(Collected data)
=-=-=
[src/rtl/cdfa_trans_table.sv]
module cdfa_trans_table
    import cdfa_pkg::*;
#(
    parameter int NUM_STATES = 8,
    parameter int NUM_CLASSES = 4,
    parameter int PACK_DEPTH = 16,
    parameter int DATA_W     = 16,
    parameter int ADDR_W     = 8
) (
    input  logic                          clk,
    input  logic                          rst_n,
    input  logic                          we,
    input  logic [1:0]                    wsel,
    input  logic [ADDR_W-1:0]             waddr,
    input  logic [DATA_W-1:0]             wdata,
    input  logic [$clog2(NUM_STATES)-1:0] cur_state,
    input  logic [$clog2(NUM_CLASSES)-1:0] cls,
    output logic [$clog2(NUM_STATES)-1:0] next_state,
    output logic                          next_accept
);

    localparam int SW = $clog2(NUM_STATES);
    localparam int PW = $clog2(PACK_DEPTH);

    logic [PW-1:0] base_mem [NUM_STATES];
    logic [SW-1:0] dflt_mem [NUM_STATES];
    logic          acc_mem  [NUM_STATES];
    logic [SW-1:0] nxt_mem  [PACK_DEPTH];
    logic [SW-1:0] own_mem  [PACK_DEPTH];

    wire unused_wbits = ^wdata[DATA_W-1:2*SW];

    always_ff @(posedge clk or negedge rst_n) begin
        if (!rst_n) begin
            for (int s = 0; s < NUM_STATES; s++) begin
                base_mem[s] <= '0;
                dflt_mem[s] <= '0;
                acc_mem[s]  <= 1'b0;
            end
            for (int e = 0; e < PACK_DEPTH; e++) begin
                nxt_mem[e] <= '0;
                own_mem[e] <= '0;
            end
        end else if (we) begin
            unique case (tbl_sel_e'(wsel))
                SEL_BASE:
                    if (waddr < ADDR_W'(NUM_STATES))
                        base_mem[waddr[SW-1:0]] <= wdata[PW-1:0];
                SEL_ENTRY:
                    if (waddr < ADDR_W'(PACK_DEPTH)) begin
                        nxt_mem[waddr[PW-1:0]] <= wdata[SW-1:0];
                        own_mem[waddr[PW-1:0]] <= wdata[2*SW-1:SW];
                    end
                SEL_DEFAULT:
                    if (waddr < ADDR_W'(NUM_STATES)) begin
                        dflt_mem[waddr[SW-1:0]] <= wdata[SW-1:0];
                        acc_mem[waddr[SW-1:0]]  <= wdata[SW];
                    end
                default: ;
            endcase
        end
    end

    logic [PW-1:0] slot;
    logic          owned;

    always_comb begin
        slot        = base_mem[cur_state] + PW'(cls);
        owned       = (own_mem[slot] == cur_state);
        next_state  = owned ? nxt_mem[slot] : dflt_mem[cur_state];
        next_accept = acc_mem[next_state];
    end

endmodule

[src/rtl/class_dfa_scan.sv]
module class_dfa_scan
    import cdfa_pkg::*;
#(
    parameter int NUM_STATES  = 8,
    parameter int NUM_CLASSES = 4,
    parameter int PACK_DEPTH  = 16,
    parameter int DATA_W      = 16,
    parameter int ADDR_W      = 8
) (
    input  logic                          clk,
    input  logic                          rst_n,
    input  logic                          clr,
    input  logic                          in_valid,
    input  logic [7:0]                    in_byte,
    input  logic                          wr_en,
    input  logic [1:0]                    wr_sel,
    input  logic [ADDR_W-1:0]             wr_addr,
    input  logic [DATA_W-1:0]             wr_data,
    output logic [$clog2(NUM_STATES)-1:0] dfa_state,
    output logic                          match
);

    localparam int SW = $clog2(NUM_STATES);
    localparam int CW = $clog2(NUM_CLASSES);

    logic          pipe_busy;
    logic          pipe_step;
    logic          wr_ok;
    logic [CW-1:0] cls_q;
    logic [SW-1:0] nxt_state;
    logic          nxt_accept;
    logic          map_we;
    logic          tbl_we;

    assign map_we = wr_ok && (tbl_sel_e'(wr_sel) == SEL_CLASS);
    assign tbl_we = wr_ok && (tbl_sel_e'(wr_sel) != SEL_CLASS);

    cdfa_ctrl u_ctrl (
        .clk      (clk),
        .rst_n    (rst_n),
        .clr      (clr),
        .in_valid (in_valid),
        .wr_en    (wr_en),
        .busy     (pipe_busy),
        .step     (pipe_step),
        .wr_ok    (wr_ok)
    );

    cdfa_class_map #(.CW(CW), .DATA_W(DATA_W), .ADDR_W(ADDR_W)) u_map (
        .clk   (clk),
        .rst_n (rst_n),
        .we    (map_we),
        .waddr (wr_addr),
        .wdata (wr_data),
        .rbyte (in_byte),
        .cls_q (cls_q)
    );

    cdfa_trans_table #(
        .NUM_STATES (NUM_STATES),
        .NUM_CLASSES(NUM_CLASSES),
        .PACK_DEPTH (PACK_DEPTH),
        .DATA_W     (DATA_W),
        .ADDR_W     (ADDR_W)
    ) u_tbl (
        .clk        (clk),
        .rst_n      (rst_n),
        .we         (tbl_we),
        .wsel       (wr_sel),
        .waddr      (wr_addr),
        .wdata      (wr_data),
        .cur_state  (dfa_state),
        .cls        (cls_q),
        .next_state (nxt_state),
        .next_accept(nxt_accept)
    );

    always_ff @(posedge clk or negedge rst_n) begin
        if (!rst_n) begin
            dfa_state <= '0;
            match     <= 1'b0;
        end else if (clr) begin
            dfa_state <= '0;
            match     <= 1'b0;
        end else if (pipe_step) begin
            dfa_state <= nxt_state;
            match     <= nxt_accept;
        end else begin
            match     <= 1'b0;
        end
    end

endmodule

[config.mk]
export PLATFORM = sky130hd
export DESIGN_NAME = class_dfa_scan
export DESIGN_NICKNAME = d
export VERILOG_FILES = /design/src/rtl/cdfa_pkg.sv /design/src/rtl/cdfa_ctrl.sv /design/src/rtl/cdfa_class_map.sv /design/src/rtl/cdfa_trans_table.sv /design/src/rtl/class_dfa_scan.sv
export SDC_FILE = /design/constraint.sdc
export NUM_CORES = 1
export LEC_CHECK = 0
export ABC_AREA = 1
export BUFFER_PORTS_ARGS = -buffer_cell sky130_fd_sc_hd__buf_4
export CELL_PAD_IN_SITES_DETAIL_PLACEMENT = 0
export CELL_PAD_IN_SITES_GLOBAL_PLACEMENT = 1
export CORE_MARGIN = 8
export CORE_UTILIZATION = 50
export CTS_BUF_LIST = sky130_fd_sc_hd__clkbuf_8
export CTS_CLUSTER_SIZE = 20
export DETAILED_ROUTE_END_ITERATION = 8
export PLACE_DENSITY = 0.89
export SLEW_MARGIN = 20
export SYNTH_ARGS = -nofsm -noshare
export SYNTH_HDL_FRONTEND = slang
export SYNTH_SLANG_ARGS = --single-unit
[constraint.sdc]
create_clock -name clk -period 5 [get_ports clk]
set_input_delay 0.5 -clock clk [delete_from_list [all_inputs] [get_ports clk]]
set_output_delay 0.5 -clock clk [all_outputs]
set_load 0.005 [all_outputs]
=-=-=
▸ **Work instructions**
Write out every record above, word for word.

▸ **Solution to this problem**
[src/rtl/cdfa_trans_table.sv]
module cdfa_trans_table
    import cdfa_pkg::*;
#(
    parameter int NUM_STATES = 8,
    parameter int NUM_CLASSES = 4,
    parameter int PACK_DEPTH = 16,
    parameter int DATA_W     = 16,
    parameter int ADDR_W     = 8
) (
    input  logic                          clk,
    input  logic                          rst_n,
    input  logic                          we,
    input  logic [1:0]                    wsel,
    input  logic [ADDR_W-1:0]             waddr,
    input  logic [DATA_W-1:0]             wdata,
    input  logic [$clog2(NUM_STATES)-1:0] cur_state,
    input  logic [$clog2(NUM_CLASSES)-1:0] cls,
    output logic [$clog2(NUM_STATES)-1:0] next_state,
    output logic                          next_accept
);

    localparam int SW = $clog2(NUM_STATES);
    localparam int PW = $clog2(PACK_DEPTH);

    logic [PW-1:0] base_mem [NUM_STATES];
    logic [SW-1:0] dflt_mem [NUM_STATES];
    logic          acc_mem  [NUM_STATES];
    logic [SW-1:0] nxt_mem  [PACK_DEPTH];
    logic [SW-1:0] own_mem  [PACK_DEPTH];

    wire unused_wbits = ^wdata[DATA_W-1:2*SW];

    always_ff @(posedge clk or negedge rst_n) begin
        if (!rst_n) begin
            for (int s = 0; s < NUM_STATES; s++) begin
                base_mem[s] <= '0;
                dflt_mem[s] <= '0;
                acc_mem[s]  <= 1'b0;
            end
            for (int e = 0; e < PACK_DEPTH; e++) begin
                nxt_mem[e] <= '0;
                own_mem[e] <= '0;
            end
        end else if (we) begin
            unique case (tbl_sel_e'(wsel))
                SEL_BASE:
                    if (waddr < ADDR_W'(NUM_STATES))
                        base_mem[waddr[SW-1:0]] <= wdata[PW-1:0];
                SEL_ENTRY:
                    if (waddr < ADDR_W'(PACK_DEPTH)) begin
                        nxt_mem[waddr[PW-1:0]] <= wdata[SW-1:0];
                        own_mem[waddr[PW-1:0]] <= wdata[2*SW-1:SW];
                    end
                SEL_DEFAULT:
                    if (waddr < ADDR_W'(NUM_STATES)) begin
                        dflt_mem[waddr[SW-1:0]] <= wdata[SW-1:0];
                        acc_mem[waddr[SW-1:0]]  <= wdata[SW];
                    end
                default: ;
            endcase
        end
    end

    logic [PW-1:0] slot;
    logic          owned;

    always_comb begin
        slot        = base_mem[cur_state] + PW'(cls);
        owned       = (own_mem[slot] == cur_state);
        next_state  = owned ? nxt_mem[slot] : dflt_mem[cur_state];
        next_accept = acc_mem[next_state];
    end

endmodule

[src/rtl/class_dfa_scan.sv]
module class_dfa_scan
    import cdfa_pkg::*;
#(
    parameter int NUM_STATES  = 8,
    parameter int NUM_CLASSES = 4,
    parameter int PACK_DEPTH  = 16,
    parameter int DATA_W      = 16,
    parameter int ADDR_W      = 8
) (
    input  logic                          clk,
    input  logic                          rst_n,
    input  logic                          clr,
    input  logic                          in_valid,
    input  logic [7:0]                    in_byte,
    input  logic                          wr_en,
    input  logic [1:0]                    wr_sel,
    input  logic [ADDR_W-1:0]             wr_addr,
    input  logic [DATA_W-1:0]             wr_data,
    output logic [$clog2(NUM_STATES)-1:0] dfa_state,
    output logic                          match
);

    localparam int SW = $clog2(NUM_STATES);
    localparam int CW = $clog2(NUM_CLASSES);

    logic          pipe_busy;
    logic          pipe_step;
    logic          wr_ok;
    logic [CW-1:0] cls_q;
    logic [SW-1:0] nxt_state;
    logic          nxt_accept;
    logic          map_we;
    logic          tbl_we;

    assign map_we = wr_ok && (tbl_sel_e'(wr_sel) == SEL_CLASS);
    assign tbl_we = wr_ok && (tbl_sel_e'(wr_sel) != SEL_CLASS);

    cdfa_ctrl u_ctrl (
        .clk      (clk),
        .rst_n    (rst_n),
        .clr      (clr),
        .in_valid (in_valid),
        .wr_en    (wr_en),
        .busy     (pipe_busy),
        .step     (pipe_step),
        .wr_ok    (wr_ok)
    );

    cdfa_class_map #(.CW(CW), .DATA_W(DATA_W), .ADDR_W(ADDR_W)) u_map (
        .clk   (clk),
        .rst_n (rst_n),
        .we    (map_we),
        .waddr (wr_addr),
        .wdata (wr_data),
        .rbyte (in_byte),
        .cls_q (cls_q)
    );

    cdfa_trans_table #(
        .NUM_STATES (NUM_STATES),
        .NUM_CLASSES(NUM_CLASSES),
        .PACK_DEPTH (PACK_DEPTH),
        .DATA_W     (DATA_W),
        .ADDR_W     (ADDR_W)
    ) u_tbl (
        .clk        (clk),
        .rst_n      (rst_n),
        .we         (tbl_we),
        .wsel       (wr_sel),
        .waddr      (wr_addr),
        .wdata      (wr_data),
        .cur_state  (dfa_state),
        .cls        (cls_q),
        .next_state (nxt_state),
        .next_accept(nxt_accept)
    );

    always_ff @(posedge clk or negedge rst_n) begin
        if (!rst_n) begin
            dfa_state <= '0;
            match     <= 1'b0;
        end else if (clr) begin
            dfa_state <= '0;
            match     <= 1'b0;
        end else if (pipe_step) begin
            dfa_state <= nxt_state;
            match     <= nxt_accept;
        end else begin
            match     <= 1'b0;
        end
    end

endmodule

[config.mk]
export PLATFORM = sky130hd
export DESIGN_NAME = class_dfa_scan
export DESIGN_NICKNAME = d
export VERILOG_FILES = /design/src/rtl/cdfa_pkg.sv /design/src/rtl/cdfa_ctrl.sv /design/src/rtl/cdfa_class_map.sv /design/src/rtl/cdfa_trans_table.sv /design/src/rtl/class_dfa_scan.sv
export SDC_FILE = /design/constraint.sdc
export NUM_CORES = 1
export LEC_CHECK = 0
export ABC_AREA = 1
export BUFFER_PORTS_ARGS = -buffer_cell sky130_fd_sc_hd__buf_4
export CELL_PAD_IN_SITES_DETAIL_PLACEMENT = 0
export CELL_PAD_IN_SITES_GLOBAL_PLACEMENT = 1
export CORE_MARGIN = 8
export CORE_UTILIZATION = 50
export CTS_BUF_LIST = sky130_fd_sc_hd__clkbuf_8
export CTS_CLUSTER_SIZE = 20
export DETAILED_ROUTE_END_ITERATION = 8
export PLACE_DENSITY = 0.89
export SLEW_MARGIN = 20
export SYNTH_ARGS = -nofsm -noshare
export SYNTH_HDL_FRONTEND = slang
export SYNTH_SLANG_ARGS = --single-unit
[constraint.sdc]
create_clock -name clk -period 5 [get_ports clk]
set_input_delay 0.5 -clock clk [delete_from_list [all_inputs] [get_ports clk]]
set_output_delay 0.5 -clock clk [all_outputs]
set_load 0.005 [all_outputs]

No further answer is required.